▶ _Task description_: Which lines of the data contain the string "inverters"? Copy every one of them.

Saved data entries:
`config.mk`:
```
export PLATFORM = sky130hd
export DESIGN_NAME = dfu_boot_helper_flat
export DESIGN_NICKNAME = d
export VERILOG_FILES = /design/src/rtl/dfu_boot_helper_pkg.sv /design/src/rtl/dfu_boot_helper_if.sv /design/src/rtl/btn_debounce.sv /design/src/rtl/dfu_boot_helper.sv /design/src/flat_wrapper.sv
export SDC_FILE = /design/constraint.sdc
export NUM_CORES = 1
export LEC_CHECK = 0
export BUFFER_PORTS_ARGS = -buffer_cell sky130_fd_sc_hd__clkbuf_2
export CAP_MARGIN = 20
export CORE_MARGIN = 2
export CORE_UTILIZATION = 50
export CTS_BUF_LIST = sky130_fd_sc_hd__clkbuf_4
export DETAILED_ROUTE_END_ITERATION = 16
export PLACE_DENSITY = 0.67
export SLEW_MARGIN = 20
export SYNTH_ARGS = -nofsm -noshare
export SYNTH_HDL_FRONTEND = slang
export SYNTH_HIERARCHICAL = 1
export SYNTH_SLANG_ARGS = --single-unit
```
`constraint.sdc`:
```
create_clock -name clk -period 3.9 [get_ports clk]
set_clock_uncertainty 0.2 [all_clocks]
set_input_delay 0.195 -clock clk [delete_from_list [all_inputs] [get_ports clk]]
set_output_delay 0.195 -clock clk [all_outputs]
set_load 0.1 [all_outputs]
```
`src/rtl/dfu_boot_helper_pkg.sv`:
```
// Shared constants for the DFU boot helper: button pad modes, warm-boot
// image numbers and the image a long press selects.
package dfu_boot_helper_pkg;

  localparam int unsigned SEL_W = 2;

  localparam int unsigned BTN_NONE       = 0;
  localparam int unsigned BTN_ACT_HIGH   = 1;
  localparam int unsigned BTN_ACT_LOW    = 2;
  localparam int unsigned BTN_ACT_LOW_PU = 3;

  localparam logic [SEL_W-1:0] IMG_GOLDEN = SEL_W'(0);
  localparam logic [SEL_W-1:0] IMG_DFU    = SEL_W'(1);
  localparam logic [SEL_W-1:0] IMG_APP    = SEL_W'(2);

  localparam int unsigned DFU_MODE_APP = 0;
  localparam int unsigned DFU_MODE_DFU = 1;

  // A long press always jumps to the "other" image.
  function automatic logic [SEL_W-1:0] long_img(input int unsigned dfu_mode);
    return (dfu_mode == DFU_MODE_DFU) ? IMG_APP : IMG_DFU;
  endfunction

endpackage

```
`src/rtl/dfu_boot_helper_if.sv`:
```
// Button / warm-boot signal bundle between the SoC side (master) and the
// boot helper (slave).
interface dfu_boot_helper_if;
  import dfu_boot_helper_pkg::*;

  logic             boot_now;
  logic [SEL_W-1:0] boot_sel;
  logic             btn_pad;
  logic             btn_val;
  logic             rst_req;
  logic             warm_boot;
  logic [SEL_W-1:0] warm_sel;

  modport master (
    output boot_now, boot_sel, btn_pad,
    input  btn_val, rst_req, warm_boot, warm_sel
  );

  modport slave (
    input  boot_now, boot_sel, btn_pad,
    output btn_val, rst_req, warm_boot, warm_sel
  );

endinterface

```
`src/rtl/btn_debounce.sv`:
```
// Two-flop pad synchronizer followed by a debounce counter: the level only
// flips after D consecutive cycles of disagreement with the current level.
module btn_debounce #(
  parameter int unsigned D      = 4,
  parameter bit          INVERT = 1'b0
) (
  input  logic clk,
  input  logic rst,
  input  logic i_pad,
  output logic o_val
);

  localparam int unsigned CNT_W = (D > 1) ? $clog2(D) : 1;

  logic             r_s1;
  logic             r_s2;
  logic             r_val;
  logic [CNT_W-1:0] r_cnt;
  logic             w_differ;

  assign w_differ = (r_s2 != r_val);

  always_ff @(posedge clk) begin
    if (rst) begin
      r_s1  <= 1'b0;
      r_s2  <= 1'b0;
      r_val <= 1'b0;
      r_cnt <= '0;
    end else begin
      r_s1 <= i_pad ^ INVERT;
      r_s2 <= r_s1;
      if (!w_differ) begin
        r_cnt <= '0;
      end else if (r_cnt == CNT_W'(D - 1)) begin
        r_cnt <= '0;
        r_val <= ~r_val;
      end else begin
        r_cnt <= r_cnt + CNT_W'(1);
      end
    end
  end

  assign o_val = r_val;

endmodule

```
`src/rtl/dfu_boot_helper.sv`:
```
// Boot/reset helper: debounced button, short press -> rst_req pulse, long press
// or software request -> sticky warm boot. DFU_HELPER_WARMBOOT_EN adds iCE40 primitives.
module dfu_boot_helper
  import dfu_boot_helper_pkg::*;
#(
  parameter int unsigned TIMER_WIDTH = 24,
  parameter int unsigned BTN_MODE    = 3,
  parameter int unsigned DFU_MODE    = 0
) (
  input logic              clk,
  input logic              rst,
  dfu_boot_helper_if.slave bus
);

  localparam int unsigned            DEB_LEN   = 1 << (TIMER_WIDTH - 8);
  localparam logic [TIMER_WIDTH-1:0] TIMER_MAX = '1;
  localparam logic [SEL_W-1:0]       LONG_IMG  = long_img(DFU_MODE);
  localparam bit                     BTN_EN    = (BTN_MODE != BTN_NONE);

  logic                   w_pad;
  logic                   w_deb_val;
  logic                   w_btn_val;
  logic                   w_sat;
  logic                   w_long;
  logic                   w_fall;
  logic [TIMER_WIDTH-1:0] r_timer;
  logic                   r_sat_d;
  logic                   r_btn_d;
  logic                   r_rst_req;
  logic                   r_warm_boot;
  logic [SEL_W-1:0]       r_warm_sel;

`ifdef DFU_HELPER_WARMBOOT_EN
  generate
    if (BTN_MODE == BTN_ACT_LOW_PU) begin : g_pad_pu
      SB_IO #(.PIN_TYPE(6'b000001), .PULLUP(1'b1)) u_pad_io (
        .PACKAGE_PIN (bus.btn_pad),
        .D_IN_0      (w_pad)
      );
    end else begin : g_pad_plain
      assign w_pad = bus.btn_pad;
    end
  endgenerate
`else
  assign w_pad = bus.btn_pad;
`endif

  btn_debounce #(
    .D      (DEB_LEN),
    .INVERT (BTN_MODE >= BTN_ACT_LOW)
  ) u_debounce (
    .clk   (clk),
    .rst   (rst),
    .i_pad (w_pad),
    .o_val (w_deb_val)
  );

  // With no button fitted the whole press path folds away to constants.
  assign w_btn_val = BTN_EN & w_deb_val;
  assign w_sat     = (r_timer == TIMER_MAX);
  assign w_long    = w_sat & ~r_sat_d;
  assign w_fall    = r_btn_d & ~w_btn_val;

  always_ff @(posedge clk) begin
    if (rst) begin
      r_timer     <= '0;
      r_sat_d     <= 1'b0;
      r_btn_d     <= 1'b0;
      r_rst_req   <= 1'b0;
      r_warm_boot <= 1'b0;
      r_warm_sel  <= '0;
    end else begin
      if (!w_btn_val) begin
        r_timer <= '0;
      end else if (!w_sat) begin
        r_timer <= r_timer + TIMER_WIDTH'(1);
      end
      r_sat_d   <= w_sat;
      r_btn_d   <= w_btn_val;
      r_rst_req <= w_fall & ~w_sat;
      // Software request wins over a simultaneous long press; latch is sticky.
      if (!r_warm_boot) begin
        if (bus.boot_now) begin
          r_warm_boot <= 1'b1;
          r_warm_sel  <= bus.boot_sel;
        end else if (w_long) begin
          r_warm_boot <= 1'b1;
          r_warm_sel  <= LONG_IMG;
        end
      end
    end
  end

`ifdef DFU_HELPER_WARMBOOT_EN
  SB_WARMBOOT u_warmboot (
    .BOOT (r_warm_boot),
    .S1   (r_warm_sel[1]),
    .S0   (r_warm_sel[0])
  );
`endif

  assign bus.btn_val   = w_btn_val;
  assign bus.rst_req   = r_rst_req;
  assign bus.warm_boot = r_warm_boot;
  assign bus.warm_sel  = r_warm_sel;

endmodule

```
`src/flat_wrapper.sv`:
```
// flat-port wrapper written by rule: the top's interface ports become plain ports
module dfu_boot_helper_flat import dfu_boot_helper_pkg::*;
#(
  parameter int unsigned TIMER_WIDTH = 24,
  parameter int unsigned BTN_MODE    = 3,
  parameter int unsigned DFU_MODE    = 0
)
  (clk, rst, bus_boot_now, bus_boot_sel, bus_btn_pad, bus_btn_val, bus_rst_req, bus_warm_boot, bus_warm_sel);
  dfu_boot_helper_if bus_i ();
  input logic clk;
  input logic rst;
  input wire logic [$bits(bus_i.boot_now)-1:0] bus_boot_now;
  input wire logic [$bits(bus_i.boot_sel)-1:0] bus_boot_sel;
  input wire logic [$bits(bus_i.btn_pad)-1:0] bus_btn_pad;
  output wire logic [$bits(bus_i.btn_val)-1:0] bus_btn_val;
  output wire logic [$bits(bus_i.rst_req)-1:0] bus_rst_req;
  output wire logic [$bits(bus_i.warm_boot)-1:0] bus_warm_boot;
  output wire logic [$bits(bus_i.warm_sel)-1:0] bus_warm_sel;
  assign bus_i.boot_now = bus_boot_now;
  assign bus_i.boot_sel = bus_boot_sel;
  assign bus_i.btn_pad = bus_btn_pad;
  assign bus_btn_val = bus_i.btn_val;
  assign bus_rst_req = bus_i.rst_req;
  assign bus_warm_boot = bus_i.warm_boot;
  assign bus_warm_sel = bus_i.warm_sel;
  dfu_boot_helper #(.TIMER_WIDTH(TIMER_WIDTH), .BTN_MODE(BTN_MODE), .DFU_MODE(DFU_MODE)) u_core (.clk(clk), .rst(rst), .bus(bus_i));
endmodule
```
==> results of run 1 <==
## cell type report
cell class              count  area, um^2  share of cell area, %
multi-input cells         189        1200                   48.9
clock buffers               6        45.0                   1.83
flip-flops and latches     49         981                   40.0
inverters                   8        30.0                   1.22
repair buffers             15         100                   4.08
well taps                  52        65.1                   2.65
clock inverters             2        33.8                   1.38
## worst register-to-register path: cells and delay by family, from the launching register on
| kind | cells | cell delay, ns |
|---|---|---|
| AND/OR/NAND/NOR | 3 | 1.31 |
| flip-flops | 1 | 0.44 |
| adder cells (fa/ha/maj) | 1 | 0.24 |
| buffers and inverters | 1 | 0.56 |
| AO/OA/AOI/OAI | 2 | 0.32 |
## per-layer routing
metal,part of all wire [%],wire length (um),GRT usage [%],up-vias
met5,0,0,0,-
met4,1.9,76,7.55,0
met3,2.3,89,4.27,7
met2,43,1690,26.5,12
met1,52,2050,22.2,792
li1,-,-,-,917
## kinds of logic (layout without fill, tap and decap cells)
family / after synthesis / count (layout)
fa+ha+maj: 2 / 2
xor+xnor: 31 / 31
simple gates: 122 / 122
mux: 2 / 2
buf+inv: 16 / 31
flops: 49 / 49
compound gates: 32 / 32
## registers in the layout, indices dropped and copies added (netlist names)
register	flops
u_core/u_debounce/o_val	1
u_core/bus.rst_req	1
u_core/u_debounce/r_s1	1
u_core/u_debounce/r_s2	1
u_core/u_debounce/r_cnt	16
u_core/bus.warm_sel	2
u_core/r_timer	24
u_core/r_btn_d	1
u_core/bus.warm_boot	1
u_core/r_sat_d	1
## how the worst min path moves through the flow
stage	cells after the start	to	slack [ns]	start
2_1_floorplan	1	u_core/u_debounce/r_s1	0.06	bus_btn_pad
3_3_place_gp	2	u_core/u_debounce/r_s1	0.15	bus_btn_pad
3_5_place_dp	2	u_core/u_debounce/r_s1	0.15	bus_btn_pad
4_1_cts	4	u_core/bus.warm_sel[0]	0.07	bus_boot_sel[0]
5_1_grt	4	u_core/bus.warm_sel[0]	0.1	bus_boot_sel[0]
6_report	4	u_core/bus.warm_sel[0]	0.08	bus_boot_sel[0]
## power groups by stage
stage | registers (mW) | logic [mW] | clock network, mW
global placement | 0.518 | 0.0296 | 0
finish | 0.507 | 0.0335 | 0.292
CTS | 0.507 | 0.0338 | 0.302
detailed placement | 0.518 | 0.0297 | 0
floorplan | 0.533 | 0.00812 | 0
global route | 0.507 | 0.0362 | 0.319
## Yosys cell counts, drive strengths merged (2+ instances only)
library cell | n | area share [%]
nand2b | 3 | 0.83
clkbuf | 4 | 0.67
nand3 | 11 | 2.7
a21oi | 14 | 3.1
nor2 | 43 | 7.2
nor4 | 6 | 2.6
and3 | 3 | 0.83
dfxtp | 49 | 44
nand2 | 18 | 3.0
and2 | 3 | 0.83
nand4 | 15 | 4.7
o211ai | 2 | 0.67
a211oi | 4 | 1.3
or2 | 2 | 0.56
or3 | 2 | 0.56
a2111oi | 4 | 2.4
inv | 8 | 1.3
nor2b | 2 | 0.56
o21ai | 3 | 0.67
ha | 2 | 1.1
nor3 | 6 | 1.6
xnor2 | 26 | 10
mux2i | 2 | 0.89
xor2 | 5 | 1.9
and4 | 4 | 1.6
buf | 4 | 1.2
## metrics by stage
stage | utilization [%] | hold WS, ns
2_1_floorplan | - | 0.0617
3_3_place_gp | 53.4 | 0.149
3_5_place_dp | 53.4 | 0.152
4_1_cts | 56.4 | 0.0741
5_1_grt | 56.4 | 0.0969
6_report | 56.4 | 0.0798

▶ _Result below_:
inverters                   8        30.0                   1.22
clock inverters             2        33.8                   1.38
| buffers and inverters | 1 | 0.56 |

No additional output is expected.